### ENTRIES PROVIDED:

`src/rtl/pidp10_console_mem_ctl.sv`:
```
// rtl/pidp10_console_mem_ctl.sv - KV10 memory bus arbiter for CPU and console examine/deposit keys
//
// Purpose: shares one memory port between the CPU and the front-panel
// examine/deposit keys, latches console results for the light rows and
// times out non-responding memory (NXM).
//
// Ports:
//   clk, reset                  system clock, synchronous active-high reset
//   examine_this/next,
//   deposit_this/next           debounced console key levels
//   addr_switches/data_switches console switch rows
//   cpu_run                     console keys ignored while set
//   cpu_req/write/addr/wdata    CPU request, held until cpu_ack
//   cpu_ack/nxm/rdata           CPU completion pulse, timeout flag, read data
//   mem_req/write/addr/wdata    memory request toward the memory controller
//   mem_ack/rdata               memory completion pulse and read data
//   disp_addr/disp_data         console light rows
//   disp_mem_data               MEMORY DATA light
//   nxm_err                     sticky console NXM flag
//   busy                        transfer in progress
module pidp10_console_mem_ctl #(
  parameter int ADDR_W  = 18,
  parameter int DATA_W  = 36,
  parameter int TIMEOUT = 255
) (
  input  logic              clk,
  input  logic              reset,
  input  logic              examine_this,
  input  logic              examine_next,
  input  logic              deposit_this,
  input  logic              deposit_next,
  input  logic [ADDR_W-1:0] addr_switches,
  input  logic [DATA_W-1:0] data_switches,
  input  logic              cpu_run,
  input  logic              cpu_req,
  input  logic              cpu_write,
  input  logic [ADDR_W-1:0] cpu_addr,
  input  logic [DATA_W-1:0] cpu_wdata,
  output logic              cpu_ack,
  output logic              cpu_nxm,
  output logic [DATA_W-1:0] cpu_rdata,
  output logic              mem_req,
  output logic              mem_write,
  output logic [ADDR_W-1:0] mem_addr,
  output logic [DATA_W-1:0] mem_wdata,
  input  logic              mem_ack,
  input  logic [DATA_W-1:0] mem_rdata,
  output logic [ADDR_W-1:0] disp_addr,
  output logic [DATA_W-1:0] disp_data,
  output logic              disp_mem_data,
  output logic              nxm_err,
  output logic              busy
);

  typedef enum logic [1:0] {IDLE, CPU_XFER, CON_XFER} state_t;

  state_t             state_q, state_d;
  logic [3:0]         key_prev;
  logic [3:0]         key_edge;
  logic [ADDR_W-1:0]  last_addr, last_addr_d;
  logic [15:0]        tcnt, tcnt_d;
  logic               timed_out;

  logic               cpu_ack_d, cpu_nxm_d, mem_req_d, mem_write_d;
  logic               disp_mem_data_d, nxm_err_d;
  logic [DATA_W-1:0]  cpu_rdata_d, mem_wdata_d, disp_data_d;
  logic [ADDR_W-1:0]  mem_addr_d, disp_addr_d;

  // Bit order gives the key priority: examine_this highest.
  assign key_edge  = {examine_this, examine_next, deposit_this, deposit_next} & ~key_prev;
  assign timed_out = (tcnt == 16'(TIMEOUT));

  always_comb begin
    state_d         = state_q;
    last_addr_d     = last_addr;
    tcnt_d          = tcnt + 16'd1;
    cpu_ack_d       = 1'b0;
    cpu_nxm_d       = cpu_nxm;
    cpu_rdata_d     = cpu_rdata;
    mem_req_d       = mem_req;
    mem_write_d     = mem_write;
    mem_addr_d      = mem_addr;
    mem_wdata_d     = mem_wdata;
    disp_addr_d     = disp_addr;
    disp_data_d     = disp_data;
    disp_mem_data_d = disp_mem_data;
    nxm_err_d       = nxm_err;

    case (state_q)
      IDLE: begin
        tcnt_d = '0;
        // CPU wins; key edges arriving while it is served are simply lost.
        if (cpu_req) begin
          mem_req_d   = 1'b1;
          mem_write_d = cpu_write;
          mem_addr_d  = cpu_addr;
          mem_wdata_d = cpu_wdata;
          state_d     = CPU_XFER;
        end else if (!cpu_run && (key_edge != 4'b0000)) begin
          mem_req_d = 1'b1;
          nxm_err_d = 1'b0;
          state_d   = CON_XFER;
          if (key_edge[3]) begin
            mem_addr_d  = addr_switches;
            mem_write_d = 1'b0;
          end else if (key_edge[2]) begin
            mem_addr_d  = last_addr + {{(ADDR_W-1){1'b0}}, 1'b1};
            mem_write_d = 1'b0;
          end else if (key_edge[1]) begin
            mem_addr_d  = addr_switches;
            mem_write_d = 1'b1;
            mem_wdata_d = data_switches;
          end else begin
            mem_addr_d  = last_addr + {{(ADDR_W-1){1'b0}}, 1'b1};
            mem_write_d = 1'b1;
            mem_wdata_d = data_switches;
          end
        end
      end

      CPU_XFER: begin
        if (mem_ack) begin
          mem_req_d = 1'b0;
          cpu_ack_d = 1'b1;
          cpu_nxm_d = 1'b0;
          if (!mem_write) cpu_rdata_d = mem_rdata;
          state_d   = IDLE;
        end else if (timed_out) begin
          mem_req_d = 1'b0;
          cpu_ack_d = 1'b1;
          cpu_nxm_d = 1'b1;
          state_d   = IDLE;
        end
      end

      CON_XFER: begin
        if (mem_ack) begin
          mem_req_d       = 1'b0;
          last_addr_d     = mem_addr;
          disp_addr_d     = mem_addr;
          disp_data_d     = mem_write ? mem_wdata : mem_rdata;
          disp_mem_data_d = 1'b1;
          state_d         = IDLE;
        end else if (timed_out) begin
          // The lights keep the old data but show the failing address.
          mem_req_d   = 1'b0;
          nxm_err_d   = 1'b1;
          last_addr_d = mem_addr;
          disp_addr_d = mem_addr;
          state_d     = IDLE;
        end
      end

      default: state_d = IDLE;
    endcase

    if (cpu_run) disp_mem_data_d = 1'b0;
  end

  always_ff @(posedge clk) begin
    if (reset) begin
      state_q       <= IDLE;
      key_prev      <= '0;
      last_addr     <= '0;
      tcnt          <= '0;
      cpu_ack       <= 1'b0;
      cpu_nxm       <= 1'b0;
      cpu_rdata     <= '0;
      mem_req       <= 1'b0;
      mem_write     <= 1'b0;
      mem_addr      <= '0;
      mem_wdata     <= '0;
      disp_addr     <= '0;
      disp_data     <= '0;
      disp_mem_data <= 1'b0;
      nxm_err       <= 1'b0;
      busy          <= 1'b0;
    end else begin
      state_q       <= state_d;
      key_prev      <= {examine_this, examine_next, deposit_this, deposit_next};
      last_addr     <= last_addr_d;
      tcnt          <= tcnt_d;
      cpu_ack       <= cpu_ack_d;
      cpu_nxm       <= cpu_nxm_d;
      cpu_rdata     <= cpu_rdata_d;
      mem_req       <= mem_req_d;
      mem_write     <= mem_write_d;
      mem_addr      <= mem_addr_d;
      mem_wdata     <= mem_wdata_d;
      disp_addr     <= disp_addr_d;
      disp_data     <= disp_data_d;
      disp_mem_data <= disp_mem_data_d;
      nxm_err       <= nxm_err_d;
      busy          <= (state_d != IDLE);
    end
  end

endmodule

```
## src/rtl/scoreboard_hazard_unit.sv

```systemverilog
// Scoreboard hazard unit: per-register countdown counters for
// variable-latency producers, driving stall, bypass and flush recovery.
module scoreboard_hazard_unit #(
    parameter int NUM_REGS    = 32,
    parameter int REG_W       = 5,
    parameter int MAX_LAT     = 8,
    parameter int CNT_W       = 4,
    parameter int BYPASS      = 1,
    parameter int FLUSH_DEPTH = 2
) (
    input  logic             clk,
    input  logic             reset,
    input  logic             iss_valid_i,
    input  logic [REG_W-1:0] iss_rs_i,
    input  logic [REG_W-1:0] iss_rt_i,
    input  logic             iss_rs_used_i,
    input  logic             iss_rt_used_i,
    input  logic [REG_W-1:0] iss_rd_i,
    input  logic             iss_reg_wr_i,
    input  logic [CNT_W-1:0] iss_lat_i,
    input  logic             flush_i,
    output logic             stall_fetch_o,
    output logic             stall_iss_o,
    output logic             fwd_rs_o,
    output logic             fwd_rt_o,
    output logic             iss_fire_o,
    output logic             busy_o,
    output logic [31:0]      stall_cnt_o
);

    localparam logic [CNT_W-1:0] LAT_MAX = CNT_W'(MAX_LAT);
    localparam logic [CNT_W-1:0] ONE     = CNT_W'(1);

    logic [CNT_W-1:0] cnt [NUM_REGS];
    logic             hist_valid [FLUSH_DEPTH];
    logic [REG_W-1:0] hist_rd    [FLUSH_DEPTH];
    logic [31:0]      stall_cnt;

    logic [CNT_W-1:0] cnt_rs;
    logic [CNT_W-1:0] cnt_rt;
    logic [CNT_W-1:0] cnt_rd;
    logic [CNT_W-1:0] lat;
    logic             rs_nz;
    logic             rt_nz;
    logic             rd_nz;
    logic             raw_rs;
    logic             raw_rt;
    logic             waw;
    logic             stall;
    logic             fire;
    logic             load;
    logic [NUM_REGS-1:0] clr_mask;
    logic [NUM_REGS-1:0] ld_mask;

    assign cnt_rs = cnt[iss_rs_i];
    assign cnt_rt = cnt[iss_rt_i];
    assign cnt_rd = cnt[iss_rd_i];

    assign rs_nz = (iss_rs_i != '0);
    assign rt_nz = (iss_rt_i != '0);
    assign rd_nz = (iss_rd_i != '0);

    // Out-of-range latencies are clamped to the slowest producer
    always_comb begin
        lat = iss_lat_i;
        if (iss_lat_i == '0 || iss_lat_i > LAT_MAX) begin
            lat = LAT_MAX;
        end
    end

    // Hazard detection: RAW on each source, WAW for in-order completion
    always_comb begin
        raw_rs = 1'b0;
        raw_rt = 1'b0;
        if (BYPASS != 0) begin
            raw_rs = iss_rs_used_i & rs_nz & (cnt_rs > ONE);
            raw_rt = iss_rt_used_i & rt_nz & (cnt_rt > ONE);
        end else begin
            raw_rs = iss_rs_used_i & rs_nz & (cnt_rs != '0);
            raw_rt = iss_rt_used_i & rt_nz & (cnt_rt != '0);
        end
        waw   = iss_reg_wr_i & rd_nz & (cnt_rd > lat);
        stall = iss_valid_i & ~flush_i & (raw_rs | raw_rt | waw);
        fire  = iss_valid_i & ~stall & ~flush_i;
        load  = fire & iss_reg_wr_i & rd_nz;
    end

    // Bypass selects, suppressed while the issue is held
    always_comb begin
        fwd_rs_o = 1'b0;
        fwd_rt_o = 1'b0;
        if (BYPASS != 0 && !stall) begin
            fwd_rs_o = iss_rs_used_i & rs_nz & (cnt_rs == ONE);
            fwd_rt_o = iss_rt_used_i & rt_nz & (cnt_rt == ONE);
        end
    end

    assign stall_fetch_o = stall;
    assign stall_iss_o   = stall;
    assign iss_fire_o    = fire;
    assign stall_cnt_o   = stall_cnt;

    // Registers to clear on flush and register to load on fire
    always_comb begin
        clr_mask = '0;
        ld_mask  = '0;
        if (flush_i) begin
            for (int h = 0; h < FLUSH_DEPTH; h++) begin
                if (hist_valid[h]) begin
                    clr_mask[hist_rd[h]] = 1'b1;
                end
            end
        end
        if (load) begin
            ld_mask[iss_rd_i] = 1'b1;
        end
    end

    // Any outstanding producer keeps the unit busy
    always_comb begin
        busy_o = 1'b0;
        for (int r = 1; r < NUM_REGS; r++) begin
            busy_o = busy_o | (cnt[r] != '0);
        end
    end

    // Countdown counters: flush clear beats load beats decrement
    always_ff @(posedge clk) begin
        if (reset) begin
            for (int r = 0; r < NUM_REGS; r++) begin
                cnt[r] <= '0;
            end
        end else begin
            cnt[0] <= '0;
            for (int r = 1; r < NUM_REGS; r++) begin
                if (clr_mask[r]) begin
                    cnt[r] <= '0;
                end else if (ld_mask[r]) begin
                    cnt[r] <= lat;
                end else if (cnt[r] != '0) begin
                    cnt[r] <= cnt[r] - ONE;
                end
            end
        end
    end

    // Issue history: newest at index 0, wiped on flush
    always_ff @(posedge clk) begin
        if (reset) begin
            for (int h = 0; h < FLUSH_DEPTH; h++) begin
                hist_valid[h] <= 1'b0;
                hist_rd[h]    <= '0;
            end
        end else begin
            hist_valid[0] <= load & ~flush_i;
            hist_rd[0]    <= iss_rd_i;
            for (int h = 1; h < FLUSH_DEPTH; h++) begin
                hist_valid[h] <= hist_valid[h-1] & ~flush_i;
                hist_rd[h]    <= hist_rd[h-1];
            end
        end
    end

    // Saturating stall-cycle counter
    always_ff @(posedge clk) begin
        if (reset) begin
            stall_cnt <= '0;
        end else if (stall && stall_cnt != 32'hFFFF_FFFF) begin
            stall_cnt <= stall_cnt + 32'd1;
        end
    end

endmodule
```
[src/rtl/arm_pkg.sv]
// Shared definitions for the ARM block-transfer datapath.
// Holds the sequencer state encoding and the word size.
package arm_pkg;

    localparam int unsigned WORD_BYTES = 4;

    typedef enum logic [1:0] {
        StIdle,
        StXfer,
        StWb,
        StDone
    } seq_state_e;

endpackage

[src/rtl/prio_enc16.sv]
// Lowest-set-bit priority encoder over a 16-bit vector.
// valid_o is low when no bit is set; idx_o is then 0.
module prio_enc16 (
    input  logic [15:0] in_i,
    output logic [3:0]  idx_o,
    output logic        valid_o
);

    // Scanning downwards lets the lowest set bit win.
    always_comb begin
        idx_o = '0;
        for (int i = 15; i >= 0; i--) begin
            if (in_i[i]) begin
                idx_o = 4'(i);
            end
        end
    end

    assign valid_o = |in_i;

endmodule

### TASK REQUIREMENTS:
What lines in the material mention "read"? Copy every one of them.

### WRITTEN RESPONSE:
//   cpu_ack/nxm/rdata           CPU completion pulse, timeout flag, read data
//   mem_ack/rdata               memory completion pulse and read data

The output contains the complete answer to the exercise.